## src/rtl/cfb_line_ram.sv

```systemverilog
// ----------------------------------------------------------------------------
// cfb_line_ram
// Per-line state (wrap flag, write position, lowpass state) with a valid bit
// per entry so that an entry not yet written reads as zero after reset.
// ----------------------------------------------------------------------------
module cfb_line_ram #(
   parameter int DEPTH  = 8,
   parameter int ADDR_W = 3,
   parameter int DATA_W = 43
) (
   input  logic              clock,
   input  logic              reset,
   input  logic              rd_en,
   input  logic [ADDR_W-1:0] rd_addr,
   output logic [DATA_W-1:0] rd_data,
   input  logic              wr_en,
   input  logic [ADDR_W-1:0] wr_addr,
   input  logic [DATA_W-1:0] wr_data
);

   logic [DATA_W-1:0] mem [DEPTH];
   logic [DEPTH-1:0]  valid_ff;
   logic [DATA_W-1:0] rd_data_ff;
   logic              rd_hit_ff;

   always_ff @(posedge clock) begin
      if (reset) begin
         valid_ff  <= '0;
         rd_hit_ff <= 1'b0;
      end else begin
         if (wr_en) begin
            valid_ff[wr_addr] <= 1'b1;
         end
         if (rd_en) begin
            rd_hit_ff <= valid_ff[rd_addr];
         end
      end
   end

   always_ff @(posedge clock) begin
      if (wr_en) begin
         mem[wr_addr] <= wr_data;
      end
      if (rd_en) begin
         rd_data_ff <= mem[rd_addr];
      end
   end

   assign rd_data = rd_hit_ff ? rd_data_ff : '0;

endmodule

```

## config.mk

```make
export PLATFORM = sky130hd
export DESIGN_NAME = cfb_line_ram
export DESIGN_NICKNAME = d
export VERILOG_FILES = /design/src/rtl/cfb_line_ram.sv
export SDC_FILE = /design/constraint.sdc
export NUM_CORES = 1
export LEC_CHECK = 0
export BUFFER_PORTS_ARGS = -buffer_cell sky130_fd_sc_hd__buf_2
export CORE_AREA = 2 2 161 194
export DETAILED_ROUTE_END_ITERATION = 6
export DIE_AREA = 0 0 163 196
export PLACE_DENSITY = 0.64
export REMOVE_ABC_BUFFERS = 1
export SETUP_SLACK_MARGIN = 0.3
export SYNTH_ARGS = -nofsm -noshare
export SYNTH_HDL_FRONTEND = slang
export SYNTH_SLANG_ARGS = --single-unit
```

## constraint.sdc

```tcl
create_clock -name clock -period 15.5 [get_ports clock]
set_input_delay 3.1 -clock clock [delete_from_list [all_inputs] [get_ports clock]]
set_output_delay 3.1 -clock clock [all_outputs]
set_load 0.02 [all_outputs]
```

==> results of run 1 <==
-- cells by family (layout without fill, tap and decap cells) --
logic type,count (synthesis),after routing
flip-flops,396,396
buffers and inverters,30,171
multiplexers,134,134
AND/OR/NAND/NOR,64,64
other,0,1
AO/OA/AOI/OAI,4,4
-- cell usage after synthesis (all sizes together) --
cell type / instances / area share
a211oi: 1 / 0.00084
and2: 43 / 0.018
and4b: 2 / 0.0013
buf: 16 / 0.0079
clkbuf: 14 / 0.0035
dfxtp: 9 / 0.012
edfxtp: 387 / 0.78
mux2: 43 / 0.033
mux2i: 4 / 0.0027
mux4: 87 / 0.13
nand2: 2 / 0.00050
nor2: 12 / 0.0030
nor3: 1 / 0.00034
nor3b: 1 / 0.00050
nor4b: 1 / 0.00059
nor4bb: 2 / 0.0013
o21ba: 3 / 0.0020
-- critical path, delay by kind of cell (launching register included) --
family	cells	cell delay, ps
buffers and inverters	1	190
flip-flops	1	1030
AND/OR/NAND/NOR	1	300
-- power by group through the flow --
stage	registers, uW	logic, uW	clock network, uW
after global placement	1250	111	0
final	1230	113	877
after CTS	1230	116	895
after detailed placement	1260	115	0
after floorplan	1250	60.7	0
after global routing	1240	122	931
-- flip-flops by register name (all words and copies together), names as in the netlist --
name and cells:
rd_data_ff 43, mem 344, rd_hit_ff 1, valid_ff 8
-- worst max path at each step --
stage	from	slack [ps]	cells past startpoint	to
after floorplan	wr_addr[0]	7200	1	mem[0][0]
after global placement	rd_addr[0]	9840	4	rd_data_ff[1]
after detailed placement	rd_addr[0]	9770	4	rd_data_ff[0]
after CTS	rd_hit_ff	10280	2	rd_data[6]
after global routing	rd_addr[0]	10180	4	rd_data_ff[25]
final	rd_hit_ff	10360	2	rd_data[6]
-- stage by stage --
step	std cells	total power, uW
after global routing	1166	2288
after detailed placement	1100	1370
after CTS	1165	2243
final	1166	2221
after global placement	1100	1362
after floorplan	598	1311
-- cell type report --
cell class,instances,area [um^2]
antenna,1,2.502
clock buffer,46,1002
sequential,396,11800
clock inverter,19,171.4
multi-input combinational,202,2968
fill,2186,13210
tap,396,495.5
timing repair buffer,106,566.8
-- routing by layer --
metal  vias up  global-route usage
met5         -                   0
met4         4             0.05637
met3        36             0.02981
met2       184              0.3109
met1      3419              0.2465
li1       2846                   -
==> impl_summary.md, run 1 <==
Clock tree
The number of levels in the clock H-tree is 2. The clock tree root driver cell is clkbuf_16. Counting the buffers created by CTS gives 37.

The number of resized instances in the post-cts repair step is 0. The clock-pin transition on the worst setup and hold timing paths is 60 ps. The clock latency on the worst-skew pair is 520 ps. The clock sink count is 396. The quantity of hold-fixing buffers added after cts is 0. The maximum clock insertion buffer count is 3. TritonCTS built the clock tree. The post-CTS setup repair buffer count is 0.

Final layout
The count of nets after finishing is 796. With fillers left out, the area of the finished cells amounts to 17010 um^2. The area added between synthesis and finish is 14.30%. The library cells used most frequently in the layout, excluding fill and tap cells, are edfxtp_1 (387), buf_2 (93), mux4_2 (87), mux2_2 (43), and2_1 (43). The library cell used most frequently in the layout, excluding fill and tap cells, is edfxtp_1. The final core utilization is 0.5629.

In the final layout, the share of cells above drive strength 1 is 0.3901.

Floorplan
The floorplan die area is 31950 um^2. For this design the top-level I/O count stands at 96. The height of the chip is 196 um.

The number of placement rows is 70. The horizontal extent of the die is 163 um. For this configuration, the core starts out at a cell density of 0.4925. The core region area is 30220 um^2.

Timing
The aggregate negative setup slack is 0 ps. The share of the cycle needed by the critical path after routing is 0.3319. Once routing completed, OpenROAD measured the worst setup slack at 10360 ps.

Setup repair after global routing left no endpoint under its margin. Between clock sinks in the finished design, the worst skew comes to 16.91 ps. The worst slew slack as a fraction of its limit is 0.2940. The final worst hold slack is 476.0 ps. The highest clock frequency the design can meet is 194.4 MHz.

The max-slew violation count is 0. The final count of negative-setup-slack endpoints is 0. At the pin with the least slew margin, the transition time is 1059 ps. The number of hold-slack violations in the final timing report was 0. The minimum clock period is 5144 ps.

Power and ir drop
The switching power total is 440.4 uW. The switching share of power is 0.1983. Internal power comes to 1781 uW.

The portion of total power attributed to the clock network is 0.395. Of the total power, registers draw 0.555. Across the VDD grid, the largest voltage drop is 67.73 uV.

The fraction of power consumed by combinational cells is 0.051. The leakage power is 0.005630 uW. Power spread over the standard cell area amounts to 130.6 nW/um^2.

Global routing
The total congestion overflow is 0. The pin count of the biggest net entering global routing is 50. The all-layer global routing usage is 0.1833. The first-pass GRT wire length is 42300 um. The number of global-route vias before repair is 7073. The number of antenna violations at the first check in global routing is 3.

Routing
The detailed router used layers up to and including met5. The wire length on met3 is 1594 um. In the routed layout, each cell is associated on average with a via count of 5.565. The wire length the detailed router placed on met1 is 11450 um.

Wire segments on met2 add up to 14640 um in the final route. Once detail routing completed, the nets flagged for antenna violations numbered 0. The average wire per cell in the routed design is 24.25 um.

The first detailed-routing pass ran for 5 iterations. For this block, the initial DRC count from the detailed router was 416. Across all layers, the routed design uses 6489 vias. The detailed-route DRC error count is 0. The aggregate routed wire length is 28280 um.

Synth
Yosys printed 0 warnings. The per-instance average area after synthesis is 23.70 um^2. The largest family of logic cells by synthesized area is multiplexers.

Of the total synthesized cell area, the portion taken by AND, OR, NAND and NOR gates is 0.02573. The synthesized design contains 396 register bits. For this run, the register share of the synthesized area comes to 0.7931. The synthesized netlist occupies a cell area of 14880 um^2.

The post-synthesis share of cell area spent on xor and xnor gates is 0. Counting every instance in the synthesized netlist gives 628. Of the post-synthesis cell area, the part taken by muxes is 0.1669. The number of distinct standard cells referenced by the synthesized netlist is 19. The compound-cell area share of the yosys netlist came to 0.002859. Of the total synthesized cell area, the portion taken by full adders, half adders and majority gates is 0.

Worst setup path
The data required time at the worst endpoint is 12400 ps. In this run the worst path has a maximum fanout of 44. On the worst path, the slowest cell contributes a delay of 1030 ps. The signal on the critical path passes through and2_1, buf_2. The slowest stage of the critical path belongs to the cell dfxtp_2. The kind of start point of the critical path is a flop. The beginning of the worst register-to-register path is rd_hit_ff. For the worst setup path, the data arrival time is 2040 ps. The worst register-to-register path ends at rd_hit_ff.

The register-to-register setup slack is 14000 ps. The critical path in this run is classified as reg2out. The endpoint class of the critical path is a primary output. The depth of the worst register-to-register path is 2.

Job
Across the run, the number of max-cap violations was 0.

Place
OpenSTA, run right after detailed placement, puts the worst setup slack at 9774 ps. Detailed placement finished with a half-perimeter wire length of 13880 um. The count of buffers added on input and output ports is 95. The placer's final routability congestion estimate is 0.6785. In this run the cell area measured after placement is 15830 um^2.

Hold path
Counting instances, the worst hold path has a depth of 2. The class of the tightest hold or removal check is reg2reg. The worst hold path terminates at valid_ff[0]. The source of the worst hold timing path is valid_ff[0].

Outcome
The flow ran to the end, and the final reports show no timing, DRC or antenna violations.
(Power assumes the default switching activity.)
==> inputs of run 2 (changes only) <==
==> constraint.sdc (replaced) <==
create_clock -name clock -period 5.05 [get_ports clock]
set_input_delay 1.01 -clock clock [delete_from_list [all_inputs] [get_ports clock]]
set_output_delay 1.01 -clock clock [all_outputs]
set_load 0.02 [all_outputs]
==> run 2 against run 1 <==
Against the previous run:
- cell area increased by 0.60%
- clock power rose to 3.3 times the previous value
- highest routed layer unchanged
- power rose to 3.1 times the previous value
- count of clock-buffer cells in the layout shrank 4
- global-route usage down 0.17 points
- clock skew fell by 3.9 ps
- final cell count unchanged
==> impl_summary.md, run 2 (synthesized netlist as in run 1, its figures left out) <==
Worst setup path
STA classifies the critical path endpoint as a primary output. The cell with the largest stage delay on the worst path is dfxtp_2. The worst path buffer plus inverter count is 1 (unchanged). Grouping stages by cell kind, the critical path spends the most delay in flip-flops. The data required time at the worst endpoint is 4040 ps (-8360 ps). The start-to-end type of the worst setup path is reg2out. The worst endpoint data arrival time is 2020 ps (-20 ps). The kind of start point of the critical path is a flop. The depth of the worst register-to-register path is 2 (unchanged). The register-to-register setup slack came to 3590 ps (-10410 ps). The signal on the critical path passes through and2_1, buf_2. The path length in cells of the critical path is 2 (unchanged). The maximum fanout along the worst path was 44 (unchanged). The largest stage delay on the critical path is 1000 ps (-30 ps).

Global routing
The all-layer global routing usage came to 0.1816 (-0.001707). The pin count of the biggest net entering global routing is 80 (+60%). The total congestion overflow is 0 (unchanged). The number of global-route vias before repair is 7089 (+0.23%).

The number of antenna violations at the first check in global routing is 2 (-1). The first-pass GRT wire length came to 42080 um (-0.52%).

Timing
Dividing the final minimum period by the clock period gives 0.6001. The slew at the pin closest to its max-slew limit was 1154 ps (+95.01 ps). The least setup slack across all paths after layout was 2019 ps (-8337 ps). The max-slew violation count came to 0 (unchanged).

The final worst hold slack is 485.5 ps (+9.486 ps). The worst slew slack as a fraction of its limit came to 0.2307 (-0.06334). The post-route clock skew was 12.96 ps (-3.947 ps).

Setup repair after global routing left no endpoint under its margin. The minimum clock period is 3031 ps. The number of hold-slack violations in the final timing report is 0 (unchanged). Static timing analysis puts the maximum clock frequency at 330.0 MHz. The final count of negative-setup-slack endpoints is 0 (unchanged).

Routing
The via count is 6505 (+0.25%). The via-per-instance ratio is 5.579 (+0.25%). The first-pass detailed-route iteration total is 4 (-1).

The aggregate routed wire length came to 28140 um (-0.49%). The average wire per cell in the routed design came to 24.13 um (-0.49%). The number of nets with antenna violations after detailed routing is 0 (unchanged). The detailed-route DRC error count is 0 (unchanged).

The initial DRC count was 330 (-21%).

Floorplan
The I/O pin count is 96 (unchanged). The number of placement rows is 70 (unchanged). The height of the chip is 196 um (unchanged). The core region area is 30220 um^2 (unchanged).

The horizontal extent of the die is 163 um (unchanged). The floorplan die area was 31950 um^2 (unchanged). The starting density of the core is 0.4925 (unchanged).

Final layout
The largest registers in the layout are mem: 344 flops, rd_data_ff: 43 flops, valid_ff: 8 flops. The flip-flop count of the largest register, all copies and words added is 344 (unchanged). The number of filler instances in the final layout came to 2219 (+1.5%). The count of nets after finishing was 796 (unchanged). The final core utilization was 0.5663 (+0.003395).

The count of placed standard cells in the final layout, fillers left out is 1166 (unchanged). The fraction of final layout cells sized beyond drive strength 1 is 0.3953 (+0.005202). The area added between synthesis and finish is 14.99%. Leaving out fill and tap cells, the most frequent cell in the layout is edfxtp_1.

The top cell types in the final layout, fill and taps aside, are edfxtp_1 (387), buf_2 (93), mux4_2 (87), mux2_2 (43), and2_1 (43). The top register by number of flip-flops is mem.

Clock tree
The quantity of hold-fixing buffers added after cts was 0 (unchanged). The clock sink count is 396 (unchanged). TritonCTS built the clock tree. The TritonCTS buffer count is 37 (unchanged). The clock-pin transition on the worst setup and hold timing paths was 60 ps (about the same). The post-CTS setup repair buffer count was 0 (unchanged). The clock latency on the worst-skew pair is 520 ps (about the same).

The maximum clock insertion buffer count is 3 (unchanged). The number of levels in the clock H-tree is 2 (unchanged). The number of resized instances in the post-cts repair step is 0 (unchanged). The tree is rooted in a clkbuf_16.

Job
The number of max-capacitance violations reported came to 0 (unchanged).

Power and ir drop
The ratio of total power to cell area is 408.3 nW/um^2 (+210%). The leakage power came to 0.005674 uW (+0.78%). The total power consumption of the routed design is 6987 uW (+210%). The maximum ir drop on the vdd rail is 272.3 uV (+300%).

Hold path
The hold-critical path depth came to 2 (unchanged). The class of the tightest hold or removal check is reg2reg.

Place
The worst slack after detailed placement is 1891 ps (-7883 ps). The total instance count after detailed placement is 1100 (unchanged). The number of buffers added on ports is 95 (unchanged). The half-perimeter wire length after placement came to 14430 um (+4.0%). The placer's final routability congestion estimate came to 0.7082 (+4.4%).

Outcome
The flow ran to the end, and the final reports show no timing, DRC or antenna violations.
run 2: changes by cell type in the layout (fill, tap and decap cells not counted):
cell	change
clkbuf_1	-4
bufinv_16	+3
clkinv_2	-2
inv_6	+2
buf_12	+1
buf_4	-1
clkinvlp_4	+1
run 2: through the flow:
step	cell area (um^2)	TNS, ps
5_1_grt	17110	0
4_1_cts	17110	0
2_1_floorplan	14710	-119190
3_3_place_gp	15850	0
3_5_place_dp	15850	0
6_report	17110	0
run 2: cell type report:
| cell class | instances | area [um^2] | share of cell area |
|---|---|---|---|
| diodes | 1 | 2.502 | 0.0001462 |
| multi-input cells | 202 | 2968 | 0.1734 |
| repair buffers | 106 | 579.3 | 0.03385 |
| flip-flops and latches | 396 | 11800 | 0.6898 |
| clock inverters | 23 | 276.5 | 0.01616 |
| clock buffers | 42 | 987.2 | 0.05769 |
| well taps | 396 | 495.5 | 0.02896 |
run 2: layer usage:
layer,GRT usage,up-vias,wire [um],share of wire
li1,-,2854,-,-
met1,0.2306,3466,11510,0.41
met2,0.3219,148,14910,0.53
met3,0.03066,35,1193,0.042
met4,0.05474,2,514,0.018
met5,0,-,13,0.00046
run 2: worst reg2reg max path, delay by kind of cell, from the launching register on:
family / cells / cell delay, ps
AOI/OAI and AO/OA: 1 / 220
DFF: 1 / 1000
and+or+nand+nor: 1 / 160
run 2: path summary, 6_finish.rpt:
kind / startpoint / to
min reg2reg: valid_ff[0] / valid_ff[0]
max reg2reg: rd_hit_ff / rd_hit_ff
min: valid_ff[0] / valid_ff[0]
max: rd_hit_ff / rd_data[1]
run 2: where the power goes:
group / internal, uW / total [uW] / switching [uW] / leakage [uW]
sequential: 3740 / 3780 / 36.1 / 0.00362
clock: 1720 / 2860 / 1140 / 0.000614
combinational: 161 / 350 / 189 / 0.00144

+ + +

YOUR TASK:
Line count for the string "measured": please say how many lines in the entries above contain it, with no other words.

REPLY TO THE TASK:
2